Interestingly enough and I don't know yet if I like that, a medical researcher gave the second plenary lecture of this day. Sarah Dunlop from the University of Western Australia works on brain trauma. I don't know yet what this has to do with neuroethology, but maybe the talk will enlighten me.
Apparently, Sarah studies a number of different animal species for their development and repair mechanisms. What she is testing is regeneration of the optic system after lesions to the optical nerve. She found that fish and amphibians seem to regenerate fine, birds and mammals don't and reptiles do morphologically regenerate but remain blind due to non-functional regeneration. The reason for the failed reptilian regeneration apparently is the failure to re-construct an accurate topographic map in the optic tectum. She went on to highlight some of the molecular differences between the species underlying the regeneration differences. For instance, blocking certain developmental gene products or neurotransmitters in the fully regenerating fish leads to the partially regenerating phenotype of reptiles. The mechanism appears to work via different synaptic properties of fish and reptile neurons. With this knowledge, they should be able to do the reverse, namely turn a partially regenerating reptile into a fully regenerating fish. However, here the talk didn't go on to show how to manipulate these mechanisms in lizards to make regenerate fully like fish. Instead, she started to talk about using behavioral training to enhance regeneration by restoring the topographic maps. Weird.
Anyway, the remainder of the talk was about peripheral nervous system regeneration. The first model here was facial nerve damage in rats. This damage in rats normally leads to dysfunctional regeneration (lost whisker movements). Whisker training (stimulating whiskers by stroking with the hand) does restore some of the function. Interestingly, active whisking was restored without restoring topography in the nervous system. The second model involved crushing the hypoglossal nerve, leading to loss of tongue function. Here training (licking) worked, but wasn't as effective as in the facial nerve. Thirdly, she looked at the median nerve containing both sensory and motor components (while the first two models were motor nerves only). There, training was least effective.
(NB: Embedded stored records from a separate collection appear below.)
## config.mk

```make
export PLATFORM = sky130hd
export DESIGN_NAME = serial_adder
export DESIGN_NICKNAME = d
export VERILOG_FILES = /design/src/rtl/serial_adder.sv
export SDC_FILE = /design/constraint.sdc
export NUM_CORES = 1
export LEC_CHECK = 0
export ABC_AREA = 1
export BUFFER_PORTS_ARGS = -buffer_cell sky130_fd_sc_hd__buf_2
export CAP_MARGIN = 10
export CORE_AREA = 3 3 67 75
export DETAILED_ROUTE_END_ITERATION = 7
export DIE_AREA = 0 0 70 78
export SYNTH_ARGS = -nofsm -noshare
export SYNTH_HDL_FRONTEND = slang
export SYNTH_SLANG_ARGS = --single-unit
```

## constraint.sdc

```tcl
create_clock -name clk -period 1.3 [get_ports clk]
set_clock_uncertainty 0.1 [all_clocks]
set_input_delay 0.195 -clock clk [delete_from_list [all_inputs] [get_ports clk]]
set_output_delay 0.195 -clock clk [all_outputs]
set_load 0.01 [all_outputs]
```

## src/rtl/serial_adder.sv

```systemverilog
// rtl/serial_adder.sv - bit-serial adder/subtractor with start/done handshake
module serial_adder #(
  parameter int WIDTH = 8
) (
  input  logic             clk,
  input  logic             rst,
  input  logic             start,
  input  logic             sub,
  input  logic [WIDTH-1:0] A,
  input  logic [WIDTH-1:0] B,
  output logic             busy,
  output logic             done,
  output logic [WIDTH-1:0] S,
  output logic             C,
  output logic             V
);

  localparam int CW = $clog2(WIDTH);
  localparam logic [CW-1:0] LAST = CW'(WIDTH - 1);

  typedef enum logic [1:0] {IDLE, RUN, DONE} state_t;

  state_t           state, state_nxt;
  logic [WIDTH-1:0] ra, rb, acc;
  logic             carry;
  logic [CW-1:0]    cnt;
  logic             sum_bit, carry_out, accept;

  always_comb begin
    sum_bit   = ra[0] ^ rb[0] ^ carry;
    carry_out = (ra[0] & rb[0]) | (ra[0] & carry) | (rb[0] & carry);
    accept    = (state != RUN) && start;
  end

  always_ff @(posedge clk) begin
    if (rst) state <= IDLE;
    else     state <= state_nxt;
  end

  always_comb begin
    state_nxt = state;
    case (state)
      IDLE:    if (start) state_nxt = RUN;
      RUN:     if (cnt == LAST) state_nxt = DONE;
      DONE:    state_nxt = start ? RUN : IDLE;
      default: state_nxt = IDLE;
    endcase
  end

  assign busy = (state == RUN);
  assign done = (state == DONE);

  // Subtraction folds into addition: invert B once at accept, seed carry with 1.
  always_ff @(posedge clk) begin
    if (rst) begin
      ra    <= '0;
      rb    <= '0;
      acc   <= '0;
      carry <= 1'b0;
      cnt   <= '0;
      S     <= '0;
      C     <= 1'b0;
      V     <= 1'b0;
    end else if (accept) begin
      ra    <= A;
      rb    <= sub ? ~B : B;
      carry <= sub;
      cnt   <= '0;
    end else if (state == RUN) begin
      ra    <= ra >> 1;
      rb    <= rb >> 1;
      carry <= carry_out;
      acc   <= {sum_bit, acc[WIDTH-1:1]};
      cnt   <= cnt + 1'b1;
      if (cnt == LAST) begin
        // carry still holds the carry into the MSB on this edge
        S <= {sum_bit, acc[WIDTH-1:1]};
        C <= carry_out;
        V <= carry ^ carry_out;
      end
    end
  end

endmodule
```

==> out/metrics.cfg <==
[status]
status=complete, but fails checks
violations=negative setup slack

[floorplanning]
dieArea_um2=5460
start_util_pct=40.0
dieWidth_um=70
dieHeight_um=78
ioPinCount=32
row_count=25
coreArea_um2=4320

[drt]
drt-initial-drc-count=77
drt-pass1-iter-count=4
wirelength_mm=3.96
drtAntennaViolNets=0
drc_errors=0
wl_per_cell_um=11.9
via_per_inst=4.77
vias=1578

[critical_path]
slowest_stage=dfxtp_2
critical_path.most_common_cell=ha_4
path_class=register to register
crit_fanout=5
critPathLaunchType=register
cp_slowest_stage_delay_ns=0.34
worstPathArrival_ns=1.44
crit_required_ns=1.40
critPathBufInv=2
crit_path_end_kind=register
path_cells=ha_4, ha_4, inv_2, nor2_4, buf_6, o21ai_0, nor2_1
cp_top_family=flip-flops

[yosys]
syn-num-nets=255
yosys_warnings=0
netlist_area_um2=1730
netlist_instances=232
ys_types=20
ys.flop_type=dfxtp_1
ys_seq_elements=39
synth_top_area_cell=dfxtp_1
synth_area_leaders=dfxtp_1 (45%), nand3_1 (10%), nand2_1 (10%)
synth_edf_count=0
ys_seq_area_share_pct=45.3
async_reset_ff_share_pct=0
synth_top_area_share_pct=45.3
syn_avg_cell_area_um2=7.44

[global_route]
grt_overflow=0
grt_pass1_vias=1400
antenna_found_initial=0
grt_max_degree=21
grt_pass1_wl_mm=6.43
track_usage_pct=14.9

[clocking]
ctsRootBufferMaster=clkbuf_8
cts_tree=done
clk_path_buf_depth=2
cts_buffers=5
ctsHtreeMaxLevel=2
clock_latency_ns=0.31
clk_pin_slew_ns=0.09
cts_hold_buf=0
cts.sinks=39

[sta]
fmax_mhz=745
setup_viol=7
fin_crit_ns=1.34
slew-limit-headroom_pct=79.7
drv_slew=0
hold_violations=0
final.period_utilization_pct=103
rsz0062_at_grt=true
setup_slack_ns=-0.0417
tightest_slew_ns=0.304
final.setup.tns_ns=-0.152

[placement]
gp_congestion=0.765
dp.final_hpwl_mm=2.62
io_buffers=31
placed_area_um2=2020
dp.cells=318

[cells_and_area]
drive_gt1_share_pct=29.6
final_area_um2=2310
final_cell_mix=nand2_1 (45), nor2_1 (40), dfxtp_1 (34)
fin_cells=331
area_delta_synth_final_pct=33.7
num_antenna_cells=0
finalNetCount=299
final_common_cell=nand2_1
post-route-util_pct=53.4

[job]
drv_cap=0

[pwr]
power_density_nw_per_um2=1270
p_leak_nw=1.10
irDropWorstVdd_mv=0.720

[min_path]
hold_path_class=input port to register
The final,minutes of the talk was about the "Move Again Program" (MAP) trying to apply her training results to patients with brain or nerve trauma.
In total: she's a great speaker, the talk was very informative, interesting, lively and entertaining. I really had great fun, learned a lot and greatly enjoyed the talk. Moreover, I have no doubt that her research is not only of very high quality, but also will make a tremendous difference to people suffering from brain or nerve injury. That said, I don't think that the topic really had all that much to do with neuroethology. I'm skeptical if trying to appeal to the medical community really is a good approach to make neuroethology more interesting for medical funding agencies (if this was the intention of the organizers inviting her at all). Whatever the motives, I feel the talk was too off-topic and did not represent neuroethology enough to justify this invitation, no matter the quality or apparent medical relevance of it. Neuroethology is not a medical research topic, it's a science. Medicine is not a science, strictly speaking.